That is not going to happen. We will never be able to produce machine learning surpassing human intelligence (though I would have personally looked forward to it).
Consider this: neurons have refractory periods of 1-4 ms. During the refractory period, a neuron cannot give another signal. Thus, their firing rate cannot exceed at absolute best 1000 signals or "spikes" per second. That's 1 kHz. At best. Your average neuron is a lot slower. Modern day processors easily exceed that speed by a factor 1000. So why don't we have a cyborg Einstein yet?
That has everything to do with makes us "intelligent". We have the same neurons as primates. Heck, we have the same neurons as worms. Why aren't people afraid the worms might kill us all soon?

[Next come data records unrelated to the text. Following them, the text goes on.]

$ cat src/rtl/wk_pkg.sv
package wk_pkg;
    typedef enum logic [1:0] {
        MODE_NORMAL  = 2'd0,
        MODE_STANDBY = 2'd1,
        MODE_FORCED  = 2'd2
    } op_mode_e;

    typedef enum logic [2:0] {
        S_IDLE,
        S_LOCK,
        S_CLEAR,
        S_QUIET,
        S_TIMING,
        S_WAKE,
        S_RELEASE
    } wake_state_e;
endpackage

$ cat src/rtl/wk_mode_sel.sv
module wk_mode_sel
    import wk_pkg::*;
(
    input  logic     stby_sel,
    input  logic     main_ok,
    input  logic     io_ok,
    output op_mode_e mode,
    output logic     wake_en
);
    // supply failures take priority over the request
    always_comb begin
        if (!io_ok || !main_ok) mode = MODE_FORCED;
        else if (stby_sel)      mode = MODE_STANDBY;
        else                    mode = MODE_NORMAL;
        wake_en = io_ok && (mode != MODE_NORMAL);
    end
endmodule

$ cat src/rtl/wk_filter_fsm.sv
module wk_filter_fsm
    import wk_pkg::*;
#(
    parameter int WAKE_CYC   = 600,
    parameter int CLEAR_CYC  = 600,
    parameter int GLITCH_CYC = 8
) (
    input  logic clk,
    input  logic rst_n,
    input  logic wake_en,
    input  logic bus_dom,
    output logic wake_low
);
    localparam int MAX_AB = (WAKE_CYC > CLEAR_CYC) ? WAKE_CYC : CLEAR_CYC;
    localparam int MAXC   = (MAX_AB > GLITCH_CYC) ? MAX_AB : GLITCH_CYC;
    localparam int CW     = $clog2(MAXC + 1);
    localparam logic [CW-1:0] WAKE_LAST = CW'(WAKE_CYC - 1);
    localparam logic [CW-1:0] CLR_LAST  = CW'(CLEAR_CYC - 1);
    localparam logic [CW-1:0] GL_LAST   = CW'(GLITCH_CYC - 1);
    localparam logic [CW-1:0] ONE       = CW'(1);

    wake_state_e st_q, st_d;
    logic [CW-1:0] cnt_q, cnt_d;

    // state register
    always_ff @(posedge clk or negedge rst_n) begin
        if (!rst_n) begin
            st_q  <= S_IDLE;
            cnt_q <= '0;
        end else begin
            st_q  <= st_d;
            cnt_q <= cnt_d;
        end
    end

    // next state
    always_comb begin
        st_d  = st_q;
        cnt_d = cnt_q;
        if (!wake_en) begin
            st_d  = S_IDLE;
            cnt_d = '0;
        end else begin
            unique case (st_q)
                S_IDLE: begin
                    st_d  = bus_dom ? S_LOCK : S_QUIET;
                    cnt_d = '0;
                end
                S_LOCK: begin
                    if (!bus_dom) begin
                        st_d  = S_CLEAR;
                        cnt_d = ONE;
                    end
                end
                S_CLEAR: begin
                    if (bus_dom) begin
                        st_d  = S_LOCK;
                        cnt_d = '0;
                    end else if (cnt_q == CLR_LAST) begin
                        st_d  = S_QUIET;
                        cnt_d = '0;
                    end else begin
                        cnt_d = cnt_q + ONE;
                    end
                end
                S_QUIET: begin
                    if (bus_dom) begin
                        st_d  = S_TIMING;
                        cnt_d = ONE;
                    end
                end
                S_TIMING: begin
                    if (!bus_dom) begin
                        st_d  = S_QUIET;
                        cnt_d = '0;
                    end else if (cnt_q == WAKE_LAST) begin
                        st_d  = S_WAKE;
                        cnt_d = '0;
                    end else begin
                        cnt_d = cnt_q + ONE;
                    end
                end
                S_WAKE: begin
                    if (!bus_dom) begin
                        if (GLITCH_CYC < 2) begin
                            st_d  = S_QUIET;
                            cnt_d = '0;
                        end else begin
                            st_d  = S_RELEASE;
                            cnt_d = ONE;
                        end
                    end
                end
                S_RELEASE: begin
                    if (bus_dom) begin
                        st_d  = S_WAKE;
                        cnt_d = '0;
                    end else if (cnt_q == GL_LAST) begin
                        st_d  = S_QUIET;
                        cnt_d = '0;
                    end else begin
                        cnt_d = cnt_q + ONE;
                    end
                end
                default: begin
                    st_d  = S_IDLE;
                    cnt_d = '0;
                end
            endcase
        end
    end

    // outputs
    always_comb begin
        unique case (st_q)
            S_WAKE, S_RELEASE: wake_low = 1'b1;
            default:           wake_low = 1'b0;
        endcase
    end

    p_idle_when_off_r8: assert property (@(posedge clk) disable iff (!rst_n)
        !wake_en |=> (st_q == S_IDLE));
    p_lock_holds_r5: assert property (@(posedge clk) disable iff (!rst_n)
        (wake_en && st_q == S_LOCK && bus_dom) |=> !wake_low);
    p_wake_after_dom_r3: assert property (@(posedge clk) disable iff (!rst_n)
        $rose(wake_low) |-> ($past(bus_dom) && $past(wake_en)));
    p_cnt_bound_r4: assert property (@(posedge clk) disable iff (!rst_n)
        cnt_q <= CW'(MAXC));
endmodule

Intelligence does not stem from the number of neurons or how fast they are. It all has to do with how they are connected.
Humans have extremely well-developed cortices. The reason cortices have folds is to increase the surface area, just like a radiator has folds. Sure, you gain a few neurons, but more importantly, you gain a whole lot of connections.
So, "researchers just need to make CPUs with more connections to increase their capability", you might say.
Well, you still haven't considered the single most important reason artificial intelligence will always be inferior to any animal intelligence.
CPU's are made of transistors. A transistor is a switch that goes on or off.
Brains are made of neurons. A neuron has an immense range of output, from slow firing to fast firing (up to 1 kHz). That is a whole lot more nuanced that on/off. It has also extremely well-calibrated inputs, it can receive multiple excitatory inputs that increase neuronal activity, it can also receive inhibitory inputs that decrease activity. It can do addition and substraction by placing the inputs at different locations on the dendrites (what neurons use to capture inputs). Each neuron can singlehandedly do what a whole CPU is designed to do.
And there we have it. To equal a brain with millions of neurons, you can't use a CPU with millions of transistors. You'd need a computer with millions of CPUs.
You, my friend, are safe.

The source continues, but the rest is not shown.